A base de apoio ao governo federal no Congresso Nacional vai recorrer ao presidente do Senado, Davi Alcolumbre (União-AP), contra a votação que aprovou a quebra dos sigilos bancário e fiscal de Fábio Luís Lula da Silva, o Lulinha, filho do presidente Luiz Inácio Lula da Silva. A informação foi confirmada à CNN pelo deputado federal Rogério Correia (PT-MG).
A medida ocorre após a aprovação do requerimento na Comissão Parlamentar Mista de Inquérito (CPMI) do INSS, que investiga supostas fraudes no instituto. De acordo com o blog do jornalista Gustavo Uribe, da CNN Brasil, a sessão foi marcada por um ambiente de forte tensão, com relatos de agressões físicas e troca de ofensas entre parlamentares da situação e da oposição.
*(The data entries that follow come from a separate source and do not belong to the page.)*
==> src/hdl/xor_distance_shortlist_unit_assert.svh <==
// ----------------------------------------------------------------------------
// xor_distance_shortlist_unit_assert
// assertion macros for the shortlist unit, sampled on clk outside reset
// ----------------------------------------------------------------------------
`ifndef XOR_DISTANCE_SHORTLIST_UNIT_ASSERT_SVH
`define XOR_DISTANCE_SHORTLIST_UNIT_ASSERT_SVH

// property checked at every clock edge outside reset
`define XDS_ASSERT(label, prop, msg) \
  label: assert property (@(posedge clk) disable iff (rst) (prop)) else $error(msg);

// condition that must never be seen at a clock edge outside reset
`define XDS_NEVER(label, cond, msg) \
  label: assert property (@(posedge clk) disable iff (rst) !(cond)) else $error(msg);

`endif

==> src/hdl/xds_pkg.sv <==
// ----------------------------------------------------------------------------
// xds_pkg
// types and constants shared by the xor distance shortlist unit
// ----------------------------------------------------------------------------
package xds_pkg;

  localparam int CLOSEST_COUNT = 20;
  localparam int CAPACITY      = 2 * CLOSEST_COUNT;
  localparam int ID_BITS       = 64;
  localparam int TAG_BITS      = 16;
  localparam int IDX_BITS      = $clog2(CAPACITY + 1);
  localparam int CFG_IDX_BITS  = 8;

  localparam logic [1:0] MODE_START  = 2'd0;
  localparam logic [1:0] MODE_INSERT = 2'd1;
  localparam logic [1:0] MODE_PICK   = 2'd2;
  localparam logic [1:0] MODE_READ   = 2'd3;

  localparam logic [1:0] KIND_PICKED  = 2'd0;
  localparam logic [1:0] KIND_DONE    = 2'd1;
  localparam logic [1:0] KIND_READOUT = 2'd2;

  localparam logic [CFG_IDX_BITS-1:0] REG_TARGET_ID = 8'd0;
  localparam logic [CFG_IDX_BITS-1:0] REG_SELF_ID   = 8'd1;

  typedef struct packed {
    logic [1:0]          mode;
    logic [ID_BITS-1:0]  contact_id;
    logic [TAG_BITS-1:0] contact_tag;
  } in_word_t;

  typedef struct packed {
    logic [1:0]          kind;
    logic [ID_BITS-1:0]  out_id;
    logic [TAG_BITS-1:0] out_tag;
    logic                last;
  } out_word_t;

  typedef struct packed {
    logic [ID_BITS-1:0]  id;
    logic [TAG_BITS-1:0] tag;
    logic                queried;
  } entry_t;

endpackage
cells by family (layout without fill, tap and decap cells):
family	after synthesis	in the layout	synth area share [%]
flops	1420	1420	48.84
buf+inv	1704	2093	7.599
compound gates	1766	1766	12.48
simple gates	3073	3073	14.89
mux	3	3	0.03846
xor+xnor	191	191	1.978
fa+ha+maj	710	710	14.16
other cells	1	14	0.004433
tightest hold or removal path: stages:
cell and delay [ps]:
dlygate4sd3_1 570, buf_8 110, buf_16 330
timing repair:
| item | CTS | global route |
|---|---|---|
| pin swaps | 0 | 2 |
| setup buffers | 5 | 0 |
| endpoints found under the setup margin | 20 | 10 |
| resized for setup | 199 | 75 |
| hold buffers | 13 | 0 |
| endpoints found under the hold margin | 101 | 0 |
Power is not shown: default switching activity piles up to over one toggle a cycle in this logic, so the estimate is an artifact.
**config.mk**
```make
export PLATFORM = sky130hd
export DESIGN_NAME = mst_exec
export DESIGN_NICKNAME = d
export VERILOG_FILES = /design/src/rtl/metric_statistics_table_macros.svh /design/src/rtl/mst_pkg.sv /design/src/rtl/mst_exec.sv
export SDC_FILE = /design/constraint.sdc
export NUM_CORES = 1
export LEC_CHECK = 0
export BUFFER_PORTS_ARGS = -buffer_cell sky130_fd_sc_hd__buf_2
export CAP_MARGIN = 10
export CORE_AREA = 2 2 425 427
export DETAILED_ROUTE_END_ITERATION = 12
export DIE_AREA = 0 0 427 429
export PLACE_DENSITY = 0.3
export SETUP_SLACK_MARGIN = 0.1
export SLEW_MARGIN = 20
export SYNTH_ARGS = -nofsm -noshare
export SYNTH_HDL_FRONTEND = slang
export SYNTH_SLANG_ARGS = --single-unit
```
**constraint.sdc**
```tcl
create_clock -name vclk -period 6.25
set_clock_uncertainty 0.05 [all_clocks]
set_input_delay 1.25 -clock vclk [all_inputs]
set_output_delay 1.25 -clock vclk [all_outputs]
set_load 0.02 [all_outputs]
```
--- config.mk ---
export PLATFORM = sky130hd
export DESIGN_NAME = process_table_round_robin_scheduler
export DESIGN_NICKNAME = d
export VERILOG_FILES = /design/src/ptrs_pkg.sv /design/src/ptrs_fifo.sv /design/src/ptrs_front.sv /design/src/ptrs_back.sv /design/src/process_table_round_robin_scheduler.sv
export SDC_FILE = /design/constraint.sdc
export NUM_CORES = 1
export LEC_CHECK = 0
export BUFFER_PORTS_ARGS = -buffer_cell sky130_fd_sc_hd__buf_2
export CORE_MARGIN = 4
export CORE_UTILIZATION = 55
export DETAILED_ROUTE_END_ITERATION = 8
export PLACE_DENSITY = 0.73
export SLEW_MARGIN = 30
export SYNTH_ARGS = -nofsm -noshare
export SYNTH_HDL_FRONTEND = slang
export SYNTH_HIERARCHICAL = 1
export SYNTH_SLANG_ARGS = --single-unit
--- constraint.sdc ---
create_clock -name clk_i -period 6.2 [get_ports clk_i]
set_input_delay 0.62 -clock clk_i [delete_from_list [all_inputs] [get_ports clk_i]]
set_output_delay 0.62 -clock clk_i [all_outputs]
set_load 0.02 [all_outputs]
O requerimento para a quebra dos sigilos foi apresentado pelo relator da comissão, deputado federal Alfredo Gaspar (União-AP). A justificativa para a medida são indícios que apontariam Lulinha como um possível “sócio oculto” de Antonio Camilo Antunes, apontado como intermediário do esquema. Antunes é acusado de receber recursos descontados irregularmente de aposentados e pensionistas e repassar parte a servidores do INSS.
Com a quebra dos sigilos, a CPMI terá acesso a extratos bancários, movimentações financeiras, declarações de Imposto de Renda e contratos de Lulinha. O objetivo dos investigadores é verificar a existência de depósitos recorrentes que possam comprovar o suposto recebimento de uma “mesada” de R$ 300 mil.
A estratégia da base governista é apresentar um recurso ainda nesta quinta-feira (26) questionando a legalidade da votação. O recurso será endereçado a Alcolumbre, na condição de presidente do Congresso, para que ele avalie uma eventual irregularidade no procedimento que culminou na aprovação do requerimento.